A Quick Diagnostic Checklist for Active ETFs

The failure signals from RVER form a reusable diagnostic framework. Apply this to any active ETF you encounter:

Check ItemWarning ThresholdRVER Reading
Annualized return vs. benchmark since inceptionLag > 3% / year-7.87% (severe)
Annual portfolio turnover> 100% raises questions232%
Holdings consistency with stated style> 20% deviation = drift23% off-style
AUM scale< $200M = liquidity risk$127M
Expense ratio vs. category average> 20% above average+33% above
Top 10 concentration> 50% = concentrated59.65%

RVER triggers three red flags and three yellow flags, with no green readings. This is not a borderline case — it is a textbook example of active management failure.

Conclusion: Discipline Precedes Activism

RVER is not a fraudulent fund, nor are its managers incompetent. It is an honest, typical case of "active management failure" — credible narrative, reasonable fees, experienced team, but rapid market rotation combined with strategy drift produced sustained negative alpha.

For ProfitVision LAB readers, the value of this case is not "do not buy RVER" (which is already obvious for most investors).

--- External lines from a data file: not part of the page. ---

### src/common/iaes_map.svh
// Register offsets, field positions, reset values and speed codes.
// Operation
// - Flag register write sets marked flags when bit 7 is one, else clears.
// - Secure input edge flag, bit 4, sets on either input edge.
// - Mode detect flag, bit 3, sets when the mode detector identifies mode.
// - Mode detector starts by auto-anticollision or RF reset; stops after detection.
// - Mode detector restarts after RF reset, unless it is running and identifies mode in the same cycle.
// - CRC done flag, bit 2, sets when CRC command finishes all data.
// - Field on flag, bit 1, and field off flag, bit 0, follow field.
// - Host FIFO write in protected commands or RF window sets bit 7.
// - Overheat sets bit 6 and switches the antenna drivers off.
// - Field timeout bit 5 only in active mode with framing 01.
// - Write attempt into a full FIFO sets overflow bit 4.
// - Collision bit 3 sets on collision, clears at rx start, reads one >106k.
// - CRC error bit 2 sets when check enabled and fails; rx start clears.
// - Parity error bit 1 sets on parity fail at 106k; rx start clears.
// - Protocol error bit 0 sets on bad start of frame at 106k.
// - Byte length violation with sync detect above 106k raises protocol error.
// - Initiator bit set during auto-anticollision raises protocol error.
// - Wrong byte count in authentication raises protocol error.
// - Two Miller pulses closer than minimum time raise protocol error.
// - Command start clears all errors but overheat; software cannot set them.
// - Error register is read-only, index 06h, resets to 00h.
// - Summary error flag follows any error bit being one.
`ifndef IAES_MAP_SVH
`define IAES_MAP_SVH

`define IAES_IDX_AUX_FLAGS 8'h05
`define IAES_IDX_ERROR 8'h06
`define IAES_IDX_CONFIG 8'h10
`define IAES_AUX_RESET 8'h00
`define IAES_ERR_RESET 8'h00
`define IAES_CFG_RESET 8'h00
`define IAES_AUX_WMASK 8'h1F
`define IAES_SET_SEL_BIT 7
`define IAES_ERR_KEEP_MASK 8'h40
`define IAES_ERR_RXCLR_MASK 8'h0F
`define IAES_SPEED_106 2'b00
`define IAES_SPEED_212 2'b01
`define IAES_SPEED_424 2'b10
`define IAES_FRAMING_ACTIVE 2'b01

`endif

### src/common/iaes_pkg.sv
// Types for the auxiliary flag and error status block.
package iaes_pkg;

  typedef enum logic [0:0] {
    IAES_MD_IDLE = 1'b0,
    IAES_MD_RUN = 1'b1
  } iaes_md_state_t;

  typedef struct packed {
    logic [7:0] aux_flags;
    logic [7:0] err;
    logic [7:0] cfg;
    logic [2:0] sec_sync;
    logic field_prev;
    iaes_md_state_t md_state;
    logic summary;
    logic antenna_off;
    logic pready;
    logic pslverr;
    logic [31:0] prdata;
  } iaes_state_t;

endpackage

### src/core/iaes_top.sv
// Auxiliary interrupt flags, error status and APB register access.
//
// Design decision made here: the APB interface to the registers.
`timescale 1ns/1ps
`include "iaes_map.svh"

module iaes_top #(
  parameter int ADDR_W = 8
) (
  // Clock and reset
  input wire logic clk,
  input wire logic srst,
  // APB slave
  input wire logic psel,
  input wire logic penable,
  input wire logic pwrite,
  input wire logic [ADDR_W-1:0] paddr,
  input wire logic [31:0] pwdata,
  output logic [31:0] prdata,
  output logic pready,
  output logic pslverr,
  // Secure link pin
  input wire logic secure_link_input,
  // Command engine
  input wire logic cmd_start,
  input wire logic auto_anticollision_command,
  input wire logic authentication_command,
  input wire logic crc_command_active,
  input wire logic crc_all_processed,
  // Mode detector and field detector
  input wire logic rf_reset,
  input wire logic mode_identified,
  input wire logic field_present,
  output logic mode_detector_active,
  // Receiver, FIFO and sensors
  input wire logic rx_start,
  input wire logic active_comm_mode,
  input wire logic host_fifo_write,
  input wire logic rf_exchange_window,
  input wire logic fifo_write_attempt,
  input wire logic fifo_full,
  input wire logic overheat_detect,
  input wire logic overheat_clear,
  input wire logic field_timeout_evt,
  input wire logic collision_evt,
  input wire logic crc_fail_evt,
  input wire logic parity_fail_evt,
  input wire logic sof_error_evt,
  input wire logic byte_length_evt,
  input wire logic auth_byte_count_evt,
  input wire logic miller_short_evt,
  // Status outputs
  output logic summary_error_flag,
  output logic antenna_driver_off
);
  import iaes_pkg::*;

  // ---------------------------------------------------------------
  // Parameter check
  // ---------------------------------------------------------------
  generate
    if (ADDR_W < 8) begin : g_bad_addr
      $error("iaes_top: ADDR_W must be at least 8");
    end
  endgenerate

  // ---------------------------------------------------------------
  // Decode helpers
  // ---------------------------------------------------------------
  localparam logic [9:0] AUX_ADDR = {`IAES_IDX_AUX_FLAGS, 2'b00};
  localparam logic [9:0] ERR_ADDR = {`IAES_IDX_ERROR, 2'b00};
  localparam logic [9:0] CFG_ADDR = {`IAES_IDX_CONFIG, 2'b00};

  iaes_state_t s_q;
  iaes_state_t s_d;

  // Configuration fields held in the configuration register.
  logic rx_crc_check_enable;
  logic sync_detect_enable;
  logic initiator_role;
  logic [1:0] rx_framing_field;
  logic [1:0] tx_framing_field;
  logic [1:0] link_speed;
  logic [9:0] addr10;

  assign rx_crc_check_enable = s_q.cfg[0];
  assign sync_detect_enable = s_q.cfg[1];
  assign initiator_role = s_q.cfg[2];
  assign rx_framing_field = s_q.cfg[4:3];
  assign tx_framing_field = s_q.cfg[6:5];
  assign link_speed = {s_q.cfg[7], 1'b0} | {1'b0, 1'b0};
  assign addr10 = {{(10 - 8){1'b0}}, paddr[7:0]};

  // ---------------------------------------------------------------
  // Next state
  // ---------------------------------------------------------------
  always_comb begin
    logic [7:0] aux_set;
    logic [7:0] err_set;
    logic [7:0] err_clr;
    logic [31:0] rd;
    logic wr_done;
    logic sec_edge;
    logic speed_106;
    logic speed_high;
    logic mapped;
    aux_set = 8'h00;
    err_set = 8'h00;
    err_clr = 8'h00;
    rd = 32'h0000_0000;
    wr_done = 1'b0;
    sec_edge = 1'b0;
    speed_106 = 1'b0;
    speed_high = 1'b0;
    mapped = 1'b0;
    s_d = s_q;

    speed_106 = (link_speed == `IAES_SPEED_106);
    speed_high = (link_speed == `IAES_SPEED_212) ||
                 (link_speed == `IAES_SPEED_424);

    // The first synchroniser stage feeds only the second one.
    s_d.sec_sync = {s_q.sec_sync[1:0], secure_link_input};
    sec_edge = s_q.sec_sync[2] ^ s_q.sec_sync[1];
    s_d.field_prev = field_present;

    // Mode detector.
    case (s_q.md_state)
      IAES_MD_IDLE: begin
        if ((cmd_start && auto_anticollision_command) || rf_reset) begin
          s_d.md_state = IAES_MD_RUN;
        end
      end
      IAES_MD_RUN: begin
        if (mode_identified) begin
          s_d.md_state = IAES_MD_IDLE;
          aux_set[3] = 1'b1;
        end
      end
      default: begin
        s_d.md_state = IAES_MD_IDLE;
      end
    endcase

    // Auxiliary flag events.
    aux_set[4] = aux_set[4] | sec_edge;
    aux_set[2] = crc_command_active && crc_all_processed;
    aux_set[1] = field_present && !s_q.field_prev;
    aux_set[0] = !field_present && s_q.field_prev;

    // Error events.
    err_set[7] = host_fifo_write && (auto_anticollision_command ||
                 authentication_command || rf_exchange_window);
    err_set[6] = overheat_detect;
    err_set[5] = field_timeout_evt && active_comm_mode &&
                 ((rx_framing_field == `IAES_FRAMING_ACTIVE) ||
                  (tx_framing_field == `IAES_FRAMING_ACTIVE));
    err_set[4] = fifo_write_attempt && fifo_full;
    err_set[3] = (collision_evt && speed_106) || speed_high;
    err_set[2] = crc_fail_evt && rx_crc_check_enable;
    err_set[1] = parity_fail_evt && speed_106;
    err_set[0] = (sof_error_evt && speed_106) ||
                 (byte_length_evt && sync_detect_enable &&
                  !speed_106) ||
                 (auto_anticollision_command && initiator_role) ||
                 (auth_byte_count_evt && authentication_command) ||
                 miller_short_evt;

    // Clears; a set in the same cycle always wins.
    if (rx_start) begin
      err_clr = err_clr | `IAES_ERR_RXCLR_MASK;
    end
    if (cmd_start) begin
      err_clr = err_clr | ~`IAES_ERR_KEEP_MASK;
    end
    if (overheat_clear) begin
      err_clr = err_clr | `IAES_ERR_KEEP_MASK;
    end

    // APB decode; a request answers after one wait state.
    if (addr10 == AUX_ADDR) begin
      mapped = 1'b1;
      rd = {24'h00_0000, s_q.aux_flags & `IAES_AUX_WMASK};
    end else if (addr10 == ERR_ADDR) begin
      mapped = 1'b1;
      rd = {24'h00_0000, s_q.err};
    end else if (addr10 == CFG_ADDR) begin
      mapped = 1'b1;
      rd = {24'h00_0000, s_q.cfg};
    end

    s_d.pready = 1'b0;
    s_d.pslverr = 1'b0;
    if (psel && penable && !s_q.pready) begin
      s_d.pready = 1'b1;
      s_d.pslverr = !mapped;
      s_d.prdata = pwrite ? 32'h0000_0000 : rd;
    end
    wr_done = psel && penable && s_q.pready && pwrite && mapped;

    // Software sets or clears flags by bit 7; hardware only ever sets them.
    if (wr_done && (addr10 == AUX_ADDR)) begin
      if (pwdata[`IAES_SET_SEL_BIT]) begin
        aux_set = aux_set | (pwdata[7:0] & `IAES_AUX_WMASK);
      end else begin
        s_d.aux_flags = s_q.aux_flags &
                        ~(pwdata[7:0] & `IAES_AUX_WMASK);
      end
    end
    if (wr_done && (addr10 == CFG_ADDR)) begin
      s_d.cfg = pwdata[7:0];
    end
    // Writes to the error register are ignored.

    s_d.aux_flags = (s_d.aux_flags | aux_set) & `IAES_AUX_WMASK;
    s_d.err = (s_q.err & ~err_clr) | err_set;
    s_d.summary = |s_d.err;
    s_d.antenna_off = s_d.err[6];
  end

  // ---------------------------------------------------------------
  // State register
  // ---------------------------------------------------------------
  always_ff @(posedge clk) begin
    if (srst) begin
      s_q.aux_flags <= `IAES_AUX_RESET;
      s_q.err <= `IAES_ERR_RESET;
      s_q.cfg <= `IAES_CFG_RESET;
      s_q.sec_sync <= 3'b000;
      s_q.field_prev <= 1'b0;
      s_q.md_state <= IAES_MD_IDLE;
      s_q.summary <= 1'b0;
      s_q.antenna_off <= 1'b0;
      s_q.pready <= 1'b0;
      s_q.pslverr <= 1'b0;
      s_q.prdata <= 32'h0000_0000;
    end else begin
      s_q <= s_d;
    end
  end

  // ---------------------------------------------------------------
  // Outputs
  // ---------------------------------------------------------------
  assign prdata = s_q.prdata;
  assign pready = s_q.pready;
  assign pslverr = s_q.pslverr;
  assign summary_error_flag = s_q.summary;
  assign antenna_driver_off = s_q.antenna_off;
  assign mode_detector_active = (s_q.md_state == IAES_MD_RUN);

endmodule

### config.mk
export PLATFORM = sky130hd
export DESIGN_NAME = iaes_top
export DESIGN_NICKNAME = d
export VERILOG_FILES = /design/src/common/iaes_pkg.sv /design/src/core/iaes_top.sv
export VERILOG_INCLUDE_DIRS = /design/src /design/src/common
export SDC_FILE = /design/constraint.sdc
export NUM_CORES = 1
export LEC_CHECK = 0
export BUFFER_PORTS_ARGS = -buffer_cell sky130_fd_sc_hd__buf_2
export CAP_MARGIN = 20
export CORE_ASPECT_RATIO = 1.2
export CORE_MARGIN = 2
export CORE_UTILIZATION = 40
export CTS_BUF_LIST = sky130_fd_sc_hd__clkbuf_16
export CTS_CLUSTER_SIZE = 28
export DETAILED_ROUTE_END_ITERATION = 8
export PLACE_DENSITY = 0.77
export SLEW_MARGIN = 15
export SYNTH_ARGS = -nofsm -noshare
export SYNTH_HDL_FRONTEND = slang
export SYNTH_SLANG_ARGS = --single-unit
### constraint.sdc
create_clock -name clk -period 1.21 [get_ports clk]
set_input_delay 0.121 -clock clk [delete_from_list [all_inputs] [get_ports clk]]
set_output_delay 0.121 -clock clk [all_outputs]
set_load 0.02 [all_outputs]
* After elaboration in Yosys (flattened, before gate mapping) *
Index checks and enable logic that the tools add are counted.

storage, ports and cells
  bits in registers = 62
  output and inout port bits = 37

operators by class
  eq/ne operators = 5
  muxes and demuxes = 20
  bitwise operators = 10
  reductions and logical operators = 40

operators with widths
  operator                                                         count
  34-bit two-way mux                                               1
  32-bit two-way mux                                               1
  8-bit two-way mux                                                4
  1-bit logical AND                                                23
  5-bit two-way mux                                                4
  8-bit by 5-bit == test with 1-bit output, second input constant  2
  5-bit OR                                                         2
  1-bit logical OR                                                 9
  8-bit AND                                                        1
  8-bit by 7-bit == test with 1-bit output, second input constant  1
  8-bit inverter                                                   1
  8-bit OR                                                         1
  8-bit OR reduction                                               1
  1-bit two-way mux                                                7
  7-bit two-way mux                                                1
  5-bit AND                                                        1
  1-bit logical NOT                                                5
  5-bit inverter                                                   1
  2-bit by 1-bit == test with 1-bit output, second input constant  2
  4-bit two-way mux                                                1
  2-bit logical NOT                                                1
  1-bit inverter                                                   2
  1-bit case mux with 2 select lines                               1
  2-bit OR reduction                                               1
  1-bit bitwise XOR                                                1

* Longest topological paths before layout *
  word-level depth = 9
  gate-level depth with buffers = 6
  depth with buffers taken out = 4

* Worst setup path before layout *
No wires, ideal clock.

  path kind = reg2reg
  from = reg pready (netlist name)
  to = reg s_q[60] in the netlist's numbering
  arrival = 1336 ps
  required time = 1078 ps
  setup slack = -258 ps
  stages on the path, launching flop included = 7
  path buffers = 2
  cells stage by stage = dfxtp_1 > and4_1 > buf_2 > buf_2 > nand4_1 > mux2i_1 > a21oi_1

between the ends
  longest elaborated chain between the ends = 6
  elaborated cells between the ends (all ways) = 7
  those cells by class = 2 x mux; 1 x bitwise; 4 x reduce/logical

RTL lines
  item                                line             RTL
  1-bit logical AND (*) (3 in a row)  iaes_top.sv:199  wr_done = psel && penable && s_q.pready && pwrite && mapped;
  1-bit logical AND (*)               iaes_top.sv:202  if (wr_done && (addr10 == AUX_ADDR)) begin
  5-bit two-way mux                   iaes_top.sv:202
  5-bit OR (*)                        iaes_top.sv:215  s_d.aux_flags = (s_d.aux_flags | aux_set) & `IAES_AUX_WMASK;
  end, declared                       iaes_top.sv:74   iaes_state_t s_q;

Every way passes the cells marked *; elsewhere a longest branch is shown, timed or not.
A chain may end at the register's enable or synchronous reset.

* Worst setup path after layout *
  from = reg pready (netlist name)
  to = reg s_q[60] in the netlist's numbering

between the ends
  longest elaborated chain between the ends = 6
  elaborated cells between the ends (all ways) = 7
  those cells by class = 2 x mux; 1 x bitwise; 4 x reduce/logical

RTL lines
  item                                line
  1-bit logical AND (*) (3 in a row)  iaes_top.sv:199
  1-bit logical AND (*)               iaes_top.sv:202
  5-bit two-way mux                   iaes_top.sv:202
  5-bit OR (*)                        iaes_top.sv:215

Marked as above.

==> reports/results.txt <==
At the end of routability-driven placement, the weighted congestion stood at 0.840. In the final layout, the share of cells above drive strength 1 is 37.3%. Traced cell by cell, the critical path runs through and4_1 -> buf_6 -> nand4_1 -> mux2i_1 -> a21oi_1. For the via count of the first global-routing pass, the log shows 1,530. The master cell of the clock root buffer was sky130_fd_sc_hd__clkbuf_16. From bottom edge to top edge, the die measures 79.4 um. The repair_antennas step left the layout with diodes totalling 0. Dividing the detail-routed via count by the number of cells gives 5.04.

The detailed-routing iteration count for the pre-antenna-repair pass is 4. The number of failing hold endpoints at the final stage is 0. In the routed design, unresolved DRC markers number 0. The count of distinct cell types in the synthesized netlist was 43; the leakage power was 1.07 nW.

The worst-case vdd ir drop came out at 0.000691 V. For the total setup violations reported at the end of the flow, the log shows 1. The worst setup path is launched from a register.

The clock-pin slew of the registers on the worst-case setup and hold paths came out at 0.06 ns. Entering global routing, the biggest net connects 28 pins. Cell type with the largest total area after synthesis: sky130_fd_sc_hd__dfxtp_1. In the final routed layout, each cell accounts on average for 13.6 um. Across every metal layer, demand over resource in global routing totals 17.7%. For the worst-skew pair, the clock arrives at the later sink with an insertion delay of 0.28 ns. The area enclosed by the die boundary was 5310 um2; the total of buffers placed on input and output ports was 58. The tools report the starting utilization of the core area as 41.3%. Hold is met by 0.0534 ns. The smallest setup slack after layout is -0.00202 ns. The worst setup path is captured at a register.

The flow ran to the end, but the final reports show violations. The H-tree was split into 2 levels. The logs give 5 for the number of buffers created by CTS and 4590 um2 for the core region area. In this run the count of I/O pins placed on the die edge is 107. Yosys attributes the largest share of cell area to sky130_fd_sc_hd__dfxtp_1, sky130_fd_sc_hd__buf_4, sky130_fd_sc_hd__a21oi_1.

In this run the mean area of a mapped cell was 9.03 um2. The routed layout has 1,699 vias. In this run the biggest area consumer among cell types represents 39.1% of the synthesized area. The critical-path maximum fanout came out at 8. The ratio of total power to cell area is 1180 nW/um2, and the number of antenna violations at the first check in global routing is 0. The final layout contains 348 nets.

After filler insertion, the fill cell instance count of the layout stands at 437. The first global-routing pass estimated 7160 um of wire. For the setup slack at placement, the log shows -0.155 ns.

In this design, the stage delay of the slowest critical-path cell is 0.35 ns. The slowest stage cell on the critical path is sky130_fd_sc_hd__dfxtp_4. Across the run, the number of max-cap violations was 0. The first routing iteration left 60 violations.

The checks that failed: negative setup slack. Setup repair after global routing could not meet its margin everywhere. For the worst setup path, the data required time is 1.36 ns. The count of nets left with antenna violations once routing finished came out at 0.

Among all flip-flop cells after synthesis, the most frequent one is sky130_fd_sc_hd__dfxtp_1. At the worst endpoint, the arrival time is 1.36 ns. The path class of the tightest hold or removal check is in2reg. The area growth from synthesis to layout is 26.4%. The critical path is of the reg2reg type.

The logs give 210 for the synthesized instance count and 980 um2 for the footprint of the multi-input gates. After floorplanning, the core was divided into 27 placement rows. The total count of max-transition violations in the final report was 0; the sequential-to-total area share from yosys stat was 39.1%. For this design, the CTS-stage hold fixing added 0 buffers.

For this run, the number of Yosys warnings is 0. In this run the deepest clock path goes through 2 buffers. The setup clock skew after layout is 0.00654 ns, and the register area is 746 um2.

The flop and latch count out of synthesis works out to 37. The number of synthesized flops with an enable pin came out at 0. TritonCTS built the clock tree. For the achievable frequency, the log shows 825 MHz. The post-synthesis cell area is 1900 um2. The floorplan step set the die width to 66.9 um. Total number of clock tree sinks: 37. The run gives 4580 um as the overall routed net length. The shortest clock period the worst path allows after layout was 1.21 ns; the final critical-path share of the clock period was 100%.

Detailed placement ended at an HPWL of 3500 um. The share of synthesized registers carrying an async set or reset is 0%. The tools report the overflow left after global routing as 0.
repair_timing:
action / 4_1_cts / 5_1_grt
gates cloned: 0 / 0
endpoints found under the setup margin: 4 / 13
endpoints found under the hold margin: 0 / 0
gates resized for setup: 4 / 12
pin swaps: 1 / 5
buffers inserted: 1 / 0
per-layer routing:
layer / vias to the layer above / global-route usage (%) / share of wire (%)
met3: 6 / 3.95 / 7.3
met2: 78 / 31.0 / 50
met5: - / 0 / 0
met4: 0 / 4.90 / 1.1
li1: 841 / - / -
met1: 774 / 21.6 / 41
critical path, delay by kind of cell, from the launching register on:
kind / cells / cell delay (ns)
buffers and inverters: 1 / 0.14
AO/OA/AOI/OAI: 1 / 0.09
flip-flops: 1 / 0.35
multiplexers: 1 / 0.21
AND/OR/NAND/NOR: 2 / 0.30
cell usage in the layout (no fill, tap or decap), drive strengths merged, types with 3 or more instances in the layout:
cell type	instances
conb	24
nor2b	6
a22oi	3
o21ai	8
mux2i	5
a21oi	21
buf	78
clkbuf	5
a2bb2oi	5
nand2	12
nor2	15
nand3	8
inv	6
o2bb2ai	5
a21o	3
nor4b	3
dfxtp	37
nand4	6
a32o	3
[src/cfm_pkg.sv]
// Package of shared types and constants for the clock fail monitor
package cfm_pkg;

    // Primary oscillator configuration modes
    typedef enum logic [2:0] {
        MODE_EXTERNAL_CLOCK_INPUT = 3'h0,
        MODE_RESISTOR_CAPACITOR = 3'h1,
        MODE_INTERNAL_SLOW_OSC = 3'h2,
        MODE_HIGH_SPEED_CRYSTAL = 3'h3,
        MODE_HIGH_SPEED_CRYSTAL_MULT = 3'h4,
        MODE_LOW_POWER_CRYSTAL = 3'h5,
        MODE_STANDARD_CRYSTAL = 3'h6
    } cfm_prim_mode_e;

    // System clock sources of the clock multiplexer
    typedef enum logic [1:0] {
        SRC_PRIMARY = 2'h0,
        SRC_SECONDARY = 2'h1,
        SRC_INTERNAL_OSC_MUX = 2'h2
    } cfm_clk_src_e;

    // Operating states of the clock control
    typedef enum logic [1:0] {
        ST_STARTUP = 2'b00,
        ST_RUN = 2'b01,
        ST_PWR_MANAGED = 2'b10,
        ST_SLEEP = 2'b11
    } cfm_state_e;

    // Reset values
    localparam cfm_clk_src_e CLK_SEL_RST = SRC_INTERNAL_OSC_MUX;
    localparam cfm_state_e STATE_RST = ST_STARTUP;
    localparam logic FAIL_SAFE_RST = 1'b0;
    localparam logic FAIL_FLAG_RST = 1'b0;
    localparam logic PRIM_EN_RST = 1'b1;
    localparam logic SYNC_RST = 1'b0;

    // Synchroniser depth for pin inputs
    localparam int SYNC_STAGES = 2;

endpackage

The real value is in building a reusable framework for evaluating active ETFs. The next time you encounter a fund claiming to "beat the S&P 500," you can run the diagnostic checklist above in 30 minutes and judge whether it represents genuine value or another well-packaged failure case in disguise.

This is the spirit of "I teach you how to think, not just what to do": rather than handing readers a fish, providing the standard operating procedure to evaluate every fish that comes after.

Tracking Record

DateEventVerdictResult
2026/05/08Initial publication (failure case study)❌ Not recommended for allocation

Next scheduled update: After RVER releases Q3 2026 performance, observe whether strategy correction signals emerge. Triggers for early update: AUM falling below $80M, or manager change.

⚠️ This article is for research and educational purposes only and does not constitute investment advice.
Investing involves risk. Please assess your financial situation carefully.
Data sources: River1 Asset Management official site, SEC EDGAR filings, StockAnalysis, Yahoo Finance, ETF Database.